CancelErrors on Chrome/Android #95

kitsonk · 2015-12-07T14:57:17Z

There are several tests appear to fail predictably on CI for Chrome/Android:

× chrome on Windows 10 - unit tests - request - browser - .get (5.009s)
CancelError: Timeout reached on chrome on Windows 10 - unit tests - request - browser - .get
  at <__intern/lib/Test.js:162:20>
× chrome on Windows 10 - unit tests - request - browser - JSON filter (5.007s)
CancelError: Timeout reached on chrome on Windows 10 - unit tests - request - browser - JSON filter
  at <__intern/lib/Test.js:162:20>
× android 4.4 on Linux - unit tests - request - browser - .get (5.027s)
CancelError: Timeout reached on android 4.4 on Linux - unit tests - request - browser - .get
Error: Timeout reached on android 4.4 on Linux - unit tests - request - browser - .get
  at <__intern/lib/Test.js:162:20>
× android 4.4 on Linux - unit tests - request - browser - JSON filter (5.017s)
CancelError: Timeout reached on android 4.4 on Linux - unit tests - request - browser - JSON filter
Error: Timeout reached on android 4.4 on Linux - unit tests - request - browser - JSON filter
  at <__intern/lib/Test.js:162:20>

kitsonk · 2016-01-13T10:14:23Z

I suspect this is related to dojo/loader#39, though it needs more digging.

kitsonk · 2016-03-11T21:39:21Z

Based on what @vansimke said in dojo/loader#39, I don't think this is related to that. But what he said is probably related to this.

vansimke · 2016-03-11T21:41:31Z

Added comment that was mistakenly added to dojo/loader#39:

I've played around with this and I think this may be related to a performance issue in CI. If I set the timeout for the .get() test to 60 seconds and the others to 30 seconds, then all the tests pass in Chrome and Android. Not sure if that is an acceptable solution though since this means that these tests are going to be prone to fail at seemingly random intervals.

kitsonk · 2016-03-11T21:47:57Z

Wow, 60 seconds. That seems crazy, especially when I think the other browsers complete that just fine. I haven't looked at the timing on the other browsers, but I bet it is a lot less than 30-60 seconds.

It seems like something else is causing a problem right?

vansimke · 2016-03-11T21:55:36Z

I would expect so. Chrome is fine with 30 and 10 (didn't play to see how low I could go, but 10s failed with .get()). I went from 30s to 60s for Android on the get() as a last gasp to see if I could get them all to pass.

I'm going to dig into the guts of the tests next and see if there is something odd going on in there. I can't imagine what though.

vansimke · 2016-03-11T22:02:01Z

I wonder if we're clogging the browser's request pipeline?

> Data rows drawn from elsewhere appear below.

### src/design/mivd_pkg.sv
// Shared types, constants and sizing for the Manchester interval word decoder.
package mivd_pkg;

   // Number of data bits in one word.
   localparam int WORD_BITS = 16;

   // Width of the data bit counter; it must hold WORD_BITS itself.
   localparam int BitCntW = $clog2(WORD_BITS + 1);
   localparam logic [BitCntW-1:0] WordBitsCnt = BitCntW'(WORD_BITS);

   // Widths of the fixed fields.
   localparam int IntervalW = 10;
   localparam int WordOutW  = 16;

   // Interval class limits, in percent of one bit period.
   localparam logic [IntervalW-1:0] LenMinExcl   = IntervalW'(25);
   localparam logic [IntervalW-1:0] LenMax       = IntervalW'(225);
   localparam logic [IntervalW-1:0] HalfMax      = IntervalW'(75);
   localparam logic [IntervalW-1:0] FullMax      = IntervalW'(125);
   localparam logic [IntervalW-1:0] SyncShortMax = IntervalW'(175);

   // Status codes reported with each result.
   typedef enum logic [2:0] {
      ST_WAIT       = 3'd0,
      ST_SYNC       = 3'd1,
      ST_HANDLE     = 3'd2,
      ST_CHECK      = 3'd3,
      ST_READY      = 3'd4,
      ST_ERR_LEN    = 3'd5,
      ST_ERR_STRUCT = 3'd6
   } status_code_type;

   // One result as it leaves the decode logic.
   typedef struct packed {
      status_code_type     status;
      logic [WordOutW-1:0] word_out;
      logic                is_command;
   } result_type;

endpackage

### src/design/mivd_req_if.sv
// Request channel: one edge-to-edge interval per request.
interface mivd_req_if;
   logic                           valid;
   logic                           ready;
   logic [mivd_pkg::IntervalW-1:0] interval_pct;

   modport source (output valid, output interval_pct, input ready);
   modport sink   (input valid, input interval_pct, output ready);
endinterface

### src/design/mivd_rsp_if.sv
// Result channel: status, last completed word and its type.
interface mivd_rsp_if;
   logic                          valid;
   logic                          ready;
   mivd_pkg::status_code_type     status;
   logic [mivd_pkg::WordOutW-1:0] word_out;
   logic                          is_command;

   modport source (output valid, output status, output word_out, output is_command,
                   input ready);
   modport sink   (input valid, input status, input word_out, input is_command,
                   output ready);
endinterface

### src/design/mivd_csr_if.sv
// Configuration write channel carrying the parity seed.
interface mivd_csr_if;
   logic valid;
   logic ready;
   logic parity_seed;

   modport source (output valid, output parity_seed, input ready);
   modport sink   (input valid, input parity_seed, output ready);
endinterface

### src/design/mivd_core.sv
// Decoder state and the single-pass interval classification and word assembly.
module mivd_core (
   input  logic                                clock,
   input  logic                                reset,
   input  logic                                step_en,
   input  logic [mivd_pkg::IntervalW-1:0]      interval_pct,
   input  logic                                parity_seed,
   output mivd_pkg::result_type                result
);

   localparam int W  = mivd_pkg::WORD_BITS;
   localparam int CW = mivd_pkg::BitCntW;

   // Decoder state.
   logic          line_level_ff,   line_level_in;
   logic [CW-1:0] bit_count_ff,    bit_count_in;
   logic [1:0]    half_count_ff,   half_count_in;
   logic [W-1:0]  shift_word_ff,   shift_word_in;
   logic          type_pending_ff, type_pending_in;
   logic          parity_acc_ff,   parity_acc_in;
   logic          in_word_ff,      in_word_in;
   logic [W-1:0]  held_word_ff,    held_word_in;
   logic          held_type_ff,    held_type_in;

   logic [2:0]    halves;
   logic          level_t;
   logic [W:0]    shifted;
   logic [W+mivd_pkg::WordOutW-1:0] held_ext;
   mivd_pkg::status_code_type status;

   // Classify the interval and work out the next state and the status.
   always_comb begin
      level_t         = ~line_level_ff;
      line_level_in   = level_t;
      bit_count_in    = bit_count_ff;
      half_count_in   = half_count_ff;
      shift_word_in   = shift_word_ff;
      type_pending_in = type_pending_ff;
      parity_acc_in   = parity_acc_ff;
      in_word_in      = in_word_ff;
      held_word_in    = held_word_ff;
      held_type_in    = held_type_ff;
      halves          = 3'd0;
      shifted         = {shift_word_ff, level_t};
      status          = mivd_pkg::ST_WAIT;

      if (interval_pct <= mivd_pkg::LenMinExcl || interval_pct > mivd_pkg::LenMax) begin
         // Out of range: drop any word in progress.
         bit_count_in  = '0;
         half_count_in = 2'd0;
         in_word_in    = 1'b0;
         status        = mivd_pkg::ST_ERR_LEN;
      end else begin
         if (interval_pct <= mivd_pkg::HalfMax) begin
            halves = {1'b0, half_count_ff} + 3'd1;
         end else if (interval_pct <= mivd_pkg::FullMax) begin
            halves = {1'b0, half_count_ff} + 3'd2;
         end else begin
            // Sync pulse opens a new word.
            in_word_in      = 1'b1;
            shift_word_in   = '0;
            parity_acc_in   = parity_seed;
            bit_count_in    = '0;
            halves          = (interval_pct <= mivd_pkg::SyncShortMax) ? 3'd1 : 3'd2;
            type_pending_in = ~level_t;
         end

         if (halves >= 3'd3) begin
            // Three or more half bits in a row break the Manchester structure.
            bit_count_in  = '0;
            half_count_in = 2'd0;
            in_word_in    = 1'b0;
            status        = mivd_pkg::ST_ERR_STRUCT;
         end else begin
            half_count_in = halves[1:0];
            if (!in_word_in) begin
               status = mivd_pkg::ST_WAIT;
            end else if (halves[1:0] == 2'd2 && bit_count_in >= mivd_pkg::WordBitsCnt) begin
               // Final half: complete the word and fix a reversed polarity.
               held_word_in    = shift_word_in;
               held_type_in    = type_pending_in;
               shift_word_in   = '0;
               type_pending_in = 1'b0;
               bit_count_in    = '0;
               half_count_in   = 2'd0;
               in_word_in      = 1'b0;
               if (level_t != parity_acc_in) begin
                  line_level_in = ~level_t;
                  held_word_in  = ~held_word_in;
                  held_type_in  = ~held_type_in;
               end
               status = mivd_pkg::ST_READY;
            end else begin
               if (halves[1:0] == 2'd2) begin
                  // A full bit cell: shift in the level at its end.
                  shift_word_in = shifted[W-1:0];
                  parity_acc_in = parity_acc_in ^ level_t;
                  bit_count_in  = bit_count_in + CW'(1);
                  half_count_in = 2'd0;
               end
               status = (bit_count_in < mivd_pkg::WordBitsCnt) ? mivd_pkg::ST_HANDLE
                                                               : mivd_pkg::ST_CHECK;
            end
         end
      end
   end

   // Result fields follow the updated held word and type.
   assign held_ext          = {{mivd_pkg::WordOutW{1'b0}}, held_word_in};
   assign result.status     = status;
   assign result.word_out   = held_ext[mivd_pkg::WordOutW-1:0];
   assign result.is_command = held_type_in;

   // State update once per accepted interval.
   always_ff @(posedge clock) begin
      if (reset) begin
         line_level_ff   <= 1'b0;
         bit_count_ff    <= '0;
         half_count_ff   <= 2'd0;
         shift_word_ff   <= '0;
         type_pending_ff <= 1'b0;
         parity_acc_ff   <= 1'b0;
         in_word_ff      <= 1'b0;
         held_word_ff    <= '0;
         held_type_ff    <= 1'b0;
      end else if (step_en) begin
         line_level_ff   <= line_level_in;
         bit_count_ff    <= bit_count_in;
         half_count_ff   <= half_count_in;
         shift_word_ff   <= shift_word_in;
         type_pending_ff <= type_pending_in;
         parity_acc_ff   <= parity_acc_in;
         in_word_ff      <= in_word_in;
         held_word_ff    <= held_word_in;
         held_type_ff    <= held_type_in;
      end
   end

endmodule

### src/design/manchester_interval_word_decoder_top.sv
// Top level of the Manchester interval word decoder with its request and result registers.
//
// The decoder takes one line edge-to-edge interval per request, in percent of a bit period,
// and answers every request with exactly one result: a status code, the last completed
// 16-bit word and its command/data type. A sync pulse opens a word, sixteen full bit cells
// follow, and on the last half the parity is checked; a mismatch means reversed line
// polarity and inverts the word and its type. The user must write the parity seed
// (reset 1) through the configuration channel only while the decoder is idle; the block
// does not enforce this. Throughput is one request per clock while results are taken:
// the classification and state update form a single short pass from the request register
// to the result register. The request register takes a new request while a result
// waits to be taken, as long as it is itself empty.
module manchester_interval_word_decoder_top (
   input  logic       clock,
   input  logic       reset,
   mivd_req_if.sink   req_bus,
   mivd_rsp_if.source rsp_bus,
   mivd_csr_if.sink   csr_bus
);

   logic                           parity_seed_ff, parity_seed_in;
   logic                           in_valid_ff,    in_valid_in;
   logic [mivd_pkg::IntervalW-1:0] in_interval_ff, in_interval_in;
   logic                           out_valid_ff,   out_valid_in;
   mivd_pkg::result_type           out_result_ff,  out_result_in;
   mivd_pkg::result_type           step_result;
   logic                           advance;
   logic                           req_take;

   // Configuration register, always ready.
   assign csr_bus.ready  = 1'b1;
   assign parity_seed_in = (csr_bus.valid) ? csr_bus.parity_seed : parity_seed_ff;

   // Handshakes between the request register and the result register.
   assign advance       = in_valid_ff && (!out_valid_ff || rsp_bus.ready);
   assign req_bus.ready = !in_valid_ff || advance;
   assign req_take      = req_bus.valid && req_bus.ready;

   assign in_valid_in    = req_take || (in_valid_ff && !advance);
   assign in_interval_in = req_take ? req_bus.interval_pct : in_interval_ff;
   assign out_valid_in   = advance || (out_valid_ff && !rsp_bus.ready);
   assign out_result_in  = advance ? step_result : out_result_ff;

   // Decode logic and state.
   mivd_core u_core (
      .clock        (clock),
      .reset        (reset),
      .step_en      (advance),
      .interval_pct (in_interval_ff),
      .parity_seed  (parity_seed_ff),
      .result       (step_result)
   );

   // Control registers.
   always_ff @(posedge clock) begin
      if (reset) begin
         parity_seed_ff <= 1'b1;
         in_valid_ff    <= 1'b0;
         out_valid_ff   <= 1'b0;
      end else begin
         parity_seed_ff <= parity_seed_in;
         in_valid_ff    <= in_valid_in;
         out_valid_ff   <= out_valid_in;
      end
   end

   // Payload registers.
   always_ff @(posedge clock) begin
      in_interval_ff <= in_interval_in;
      out_result_ff  <= out_result_in;
   end

   // Result channel outputs.
   assign rsp_bus.valid      = out_valid_ff;
   assign rsp_bus.status     = out_result_ff.status;
   assign rsp_bus.word_out   = out_result_ff.word_out;
   assign rsp_bus.is_command = out_result_ff.is_command;

endmodule

### src/flat_wrapper.sv
// flat-port wrapper written by rule: the top's interface ports become plain ports
module manchester_interval_word_decoder_top_flat 
  (clock, reset, req_bus_valid, req_bus_interval_pct, req_bus_ready, rsp_bus_valid, rsp_bus_status, rsp_bus_word_out, rsp_bus_is_command, rsp_bus_ready, csr_bus_valid, csr_bus_parity_seed, csr_bus_ready);
  mivd_req_if req_bus_i ();
  mivd_rsp_if rsp_bus_i ();
  mivd_csr_if csr_bus_i ();
  input  logic clock;
  input  logic reset;
  input wire logic [$bits(req_bus_i.valid)-1:0] req_bus_valid;
  input wire logic [$bits(req_bus_i.interval_pct)-1:0] req_bus_interval_pct;
  output wire logic [$bits(req_bus_i.ready)-1:0] req_bus_ready;
  output wire logic [$bits(rsp_bus_i.valid)-1:0] rsp_bus_valid;
  output wire logic [$bits(rsp_bus_i.status)-1:0] rsp_bus_status;
  output wire logic [$bits(rsp_bus_i.word_out)-1:0] rsp_bus_word_out;
  output wire logic [$bits(rsp_bus_i.is_command)-1:0] rsp_bus_is_command;
  input wire logic [$bits(rsp_bus_i.ready)-1:0] rsp_bus_ready;
  input wire logic [$bits(csr_bus_i.valid)-1:0] csr_bus_valid;
  input wire logic [$bits(csr_bus_i.parity_seed)-1:0] csr_bus_parity_seed;
  output wire logic [$bits(csr_bus_i.ready)-1:0] csr_bus_ready;
  assign req_bus_i.valid = req_bus_valid;
  assign req_bus_i.interval_pct = req_bus_interval_pct;
  assign req_bus_ready = req_bus_i.ready;
  assign rsp_bus_valid = rsp_bus_i.valid;
  assign rsp_bus_status = rsp_bus_i.status;
  assign rsp_bus_word_out = rsp_bus_i.word_out;
  assign rsp_bus_is_command = rsp_bus_i.is_command;
  assign rsp_bus_i.ready = rsp_bus_ready;
  assign csr_bus_i.valid = csr_bus_valid;
  assign csr_bus_i.parity_seed = csr_bus_parity_seed;
  assign csr_bus_ready = csr_bus_i.ready;
  manchester_interval_word_decoder_top u_core (.clock(clock), .reset(reset), .req_bus(req_bus_i), .rsp_bus(rsp_bus_i), .csr_bus(csr_bus_i));
endmodule
### config.mk
export PLATFORM = sky130hd
export DESIGN_NAME = manchester_interval_word_decoder_top_flat
export DESIGN_NICKNAME = d
export VERILOG_FILES = /design/src/design/mivd_pkg.sv /design/src/design/mivd_req_if.sv /design/src/design/mivd_rsp_if.sv /design/src/design/mivd_csr_if.sv /design/src/design/mivd_core.sv /design/src/design/manchester_interval_word_decoder_top.sv /design/src/flat_wrapper.sv
export SDC_FILE = /design/constraint.sdc
export NUM_CORES = 1
export LEC_CHECK = 0
export BUFFER_PORTS_ARGS = -buffer_cell sky130_fd_sc_hd__buf_2
export CAP_MARGIN = 15
export CORE_MARGIN = 1
export CORE_UTILIZATION = 39
export DETAILED_ROUTE_END_ITERATION = 7
export PLACE_DENSITY = 0.58
export SLEW_MARGIN = 10
export SYNTH_ARGS = -nofsm -noshare
export SYNTH_HDL_FRONTEND = slang
export SYNTH_SLANG_ARGS = --single-unit
### constraint.sdc
create_clock -name clock -period 2.99 [get_ports clock]
set_clock_uncertainty 0.05 [all_clocks]
set_input_delay 0.1495 -clock clock [delete_from_list [all_inputs] [get_ports clock]]
set_output_delay 0.1495 -clock clock [all_outputs]
set_load 0.1 [all_outputs]
== After elaboration in Yosys (flattened, before gate mapping) ==
Cells that the tools add are included.

* Equality and inequality tests: 3
* Bitwise gates (word level): 5
* Reductions and logical operators: 17
* Magnitude comparators: 8
* $add $sub $neg: 3
* Mux-type cells: 67

{| class="wikitable"
|+ Operator list
! cell !! count
|-
| $mux 16 || 12
|-
| $mux 5 || 12
|-
| $mux 1 || 31
|-
| $le 10x7->1 const B || 2
|-
| $not 16->16 || 1
|-
| $mux 3 || 5
|-
| $mux 2 || 7
|-
| $gt 10x8->1 const B || 1
|-
| $le 10x5->1 const B || 1
|-
| $le 10x8->1 const B || 1
|-
| $add 5x1->5 const B || 1
|-
| $ge 5x5->1 const B || 1
|-
| $logic_and 1x1->1 || 5
|-
| $logic_or 1x1->1 || 5
|-
| $lt 5x5->1 const B || 1
|-
| $ne 5x5->1 const B || 1
|-
| $logic_not 1->1 || 4
|-
| $reduce_and 2->1 || 2
|-
| $add 2x1->3 const B || 1
|-
| $add 2x2->3 const B || 1
|-
| $ge 3x2->1 const B || 1
|-
| $not 1->1 || 3
|-
| $eq 2x2->1 const B || 1
|-
| $reduce_or 2->1 || 1
|-
| other kinds (2) || 2
|}

* Input port bits: 16
* Output and inout bits: 23
* Logic and storage cells: 120
* Register bits: 77

== Longest topological paths before layout ==
Gate-level depths: netlist (run 1).

* Depth after elaboration: 16
* Mapped depth: 10
* Depth with buffers taken out: 8

== Hierarchy ==
A second synthesis (run 1) with hierarchy kept.

* Cell total of the unflattened synthesis: 317
* Area total of the unflattened synthesis: 3,694.8 µm²

{| class="wikitable"
|+ By module, submodules not included
! module !! area an instance (µm²) !! instances !! cells an instance !! seq. area each (µm²)
|-
| mivd_core || 2,643.8 || 1 || 272 || 880.8
|-
| manchester_interval_word_decoder_top || 1,051.0 || 1 || 45 || 960.9
|}

== Worst setup path before layout (run 1) ==
OpenSTA, ideal clock, no wires.

* Path type: reg-to-reg
* Start: register u_core.out_valid_ff (netlist: u_core.rsp_bus.valid)
* End: register u_core.in_interval_ff[1] (netlist bit) (enable)
* Clock period less this slack: 2.661 ns
* Stages on the path, launching flop included: 4
* Setup time: 0.285 ns
* Arrival time: 2.327 ns
* Data required time: 2.655 ns
* Path slack: 0.329 ns
* Path buffers: 0
* Cell sequence: dfxtp_1 -> nor2b_1 -> nand2_1 -> and2_1

* Longest elaborated chain between the ends: 5

{| class="wikitable"
|+ RTL lines
! what !! line !! RTL
|-
| from (decl) || manchester_interval_word_decoder_top.sv:24 || <nowiki>logic out_valid_ff, out_valid_in;</nowiki>
|-
| from (signal assigned) || manchester_interval_word_decoder_top.sv:63 || <nowiki>out_valid_ff <= out_valid_in;</nowiki>
|-
| $logic_not 1->1 || manchester_interval_word_decoder_top.sv:35 || <nowiki>assign advance = in_valid_ff && (!out_valid_ff || rsp_bus.ready);</nowiki>
|-
| $logic_or 1x1->1 || manchester_interval_word_decoder_top.sv:35 ||
|-
| $logic_and 1x1->1 || manchester_interval_word_decoder_top.sv:35 ||
|-
| $logic_or 1x1->1 || manchester_interval_word_decoder_top.sv:36 || <nowiki>assign req_bus.ready = !in_valid_ff || advance;</nowiki>
|-
| named net req_bus_ready || flat_wrapper.sv:11 || <nowiki>output wire logic [$bits(req_bus_i.ready)-1:0] req_bus_ready;</nowiki>
|-
| $logic_and 1x1->1 || manchester_interval_word_decoder_top.sv:37 || <nowiki>assign req_take = req_bus.valid && req_bus.ready;</nowiki>
|-
| named net u_core.req_take || manchester_interval_word_decoder_top.sv:28 || <nowiki>logic req_take;</nowiki>
|-
| to (signal assigned) || manchester_interval_word_decoder_top.sv:69 || <nowiki>in_interval_ff <= in_interval_in;</nowiki>
|-
| to (decl) || manchester_interval_word_decoder_top.sv:23 || <nowiki>logic [mivd_pkg::IntervalW-1:0] in_interval_ff, in_interval_in;</nowiki>
|}

The timed path passes the listed nets, and every way through them passes these cells.
A chain may end at the register's enable or synchronous reset.

== Worst setup path in the final report (run 1) ==
* Start: register u_core.in_interval_ff[5] (netlist bit)
* End: register u_core.u_core.bit_count_ff[0]

* Longest elaborated chain between the ends: 15
* Elaborated cells on any way between the ends: 30
* Classes of those cells: 1 x add/sub; 7 x order compare; 1 x eq/ne; 19 x mux; 2 x reduce/logical

{| class="wikitable"
|+ RTL lines
! what !! line !! RTL
|-
| branches (longest 14 deep; another with $le 10x7->1) || n/a ||
|-
| $mux 5 (*) || mivd_core.sv:47 || <nowiki>if (interval_pct <= mivd_pkg::LenMinExcl || interval_pct > mivd_pkg::LenMax) begin</nowiki>
|-
| to (signal assigned) || mivd_core.sv:128 || <nowiki>bit_count_ff <= bit_count_in;</nowiki>
|-
| to (decl) || mivd_core.sv:16 || <nowiki>logic [CW-1:0] bit_count_ff, bit_count_in;</nowiki>
|}

Mark *: on every way between the ends. The select of a mux whose other input is x is not followed.

==> out/qor.yml, run 1 <==
status: "finished, final reports clean"
startpoint: "u_core.in_interval_ff[5]"
cts_resized: 0
tns_ns: 0
total_power_w: 0.00225
place_congestion: 0.903
synth.distinct_cells: 59
post-dp-hpwl_mm: 6.78
cp-end-kind: "flip-flop"
power.share.clock_pct: 32.9
met3_usage_pct: 3.71
worst_ep_arrival_time_ns: 2.91
clock_sinks: 76
path_max_fanout: 13
hp-start: "rsp_bus_ready"
die-area_um2: 11200
drv_slew: 0
ant_nets: 0
cts.clk_slew.worst_paths_ns: 0.08
cts_made_buffers: 9
syn_area_um2: 4200
rows: 37
yosys-top-cells-area: "dfxtp_1, edfxtp_1, xnor3_1"
fin_area_um2: 4780
yosysTopAreaCell: "dfxtp_1"
worstSetupPathType: "reg2reg"
coreArea_um2: 10400
synth_cells: 411
yosysWarnings: 0
drive_above_1_share_pct: 20.6
yosysTopAreaCellShare_pct: 22.4
synth-seq-area-share_pct: 43.2
routed_wl_mm: 10.0
rsz0062_at_grt: "no"
drtPass1Iterations: 4
place_area_um2: 4480
grt_start_max_net_pins: 39
fmax_mhz: 370
hold_slack_ns: 0.0532
power_frac_seq_pct: 49.9
fp.dieH_um: 106
hold_path_class: "in2reg"
fin_ws_ns: 0.286
io_buffers: 36
dp_slack_ns: 0.277
required_ns: 3.20
synth-edff-count: 29
timing.rr.start: "u_core.in_interval_ff[5]"
finalCritPeriodShare_pct: 90.4
powerDensity_nw_per_um2: 471
synth_nets: 429
die_w_um: 106
grtUsageMet2_pct: 32.4
vias: 3422
area.growth.synth_to_final_pct: 14.0
share_comb_of_total_power_pct: 17.2
cts_tree: "yes"
avgSynthCellArea_um2: 10.2
finalHoldViolCount: 0
drtIter0Drc: 203
slew_headroom_pct: 54.7
grt_pass1_wl_mm: 16.8
drc: 0
top_usage_layer: "met2"
clockBufferDepth: 2
via_per_inst: 5.77
p_leak_nw: 1.82
diodes: 0
async_flop_share_pct: 0
grt_overflow: 0
ir_drop_uv: 303
p_int_w: 0.00155
worst_pin_slew_ns: 0.678
io_pins: 39
wl_per_cell_um: 16.9
cts_setup_buffers: 0
setup_violations: 0
synth_most_common_cell: "dfxtp_1"
drv_cap: 0
p_switching_w: 0.000704
clk_latency_ns: 0.36
synth_commonest_cells: "dfxtp_1, nand2_1, nand3_1, edfxtp_1, a21oi_1"
ys_ff_latch: 76
yosys_most_used_dff: "dfxtp_1"
cp-start-kind: "flip-flop"
antenna_found_initial: 0
htree_levels: 3
gr-usage-all-layers_pct: 19.1
grt_pass1_vias: 3332
layout.nets: 470
initial_utilization_pct: 40.5
cts-root-buf: "clkbuf_8"
grtUsageMet1_pct: 23.9
swShare_pct: 31.3
period_needed_ns: 2.70
-- cells by family (layout without fill, tap and decap cells) --
group | Yosys count | after routing | share of synthesized area, %
simple gates | 143 | 143 | 17.4
xor+xnor | 18 | 18 | 9.01
other cells | 1 | 1 | 0.0894
compound gates | 110 | 110 | 19.1
fa+ha+maj | 2 | 2 | 0.596
buf+inv | 39 | 85 | 4.83
flops | 76 | 76 | 43.2
mux | 22 | 22 | 5.76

Maybe we're making too many HTTP requests as part of running the suite and it is just taking time for them to clean themselves up.

msssk · 2016-03-11T22:02:47Z

The resources allocated for cloud testing can be extremely limited, making timing-sensitive tests very unreliable. I think our best bet is to give tests very generous timeouts, but have them resolve themselves asap when the test conditions are met.

vansimke · 2016-03-11T22:16:51Z

I think that I might be on to something. When I run the full suite, the Android browser takes 45+ seconds to return, but running only the tests/unit/request.ts tests brings it down to less than 2s. I'm pretty sure the tests are fighting with Intern for network resources.

kitsonk · 2016-03-12T13:22:40Z

@jason0x43 any thoughts on this? I know we had challenges with IE9 and reordered the way we return the results, but now it seems like on other large test suites we are having something similar and have reliably triggered it now on both Chrome and Android. Maybe something @jacobroufa and @vansimke could work on together?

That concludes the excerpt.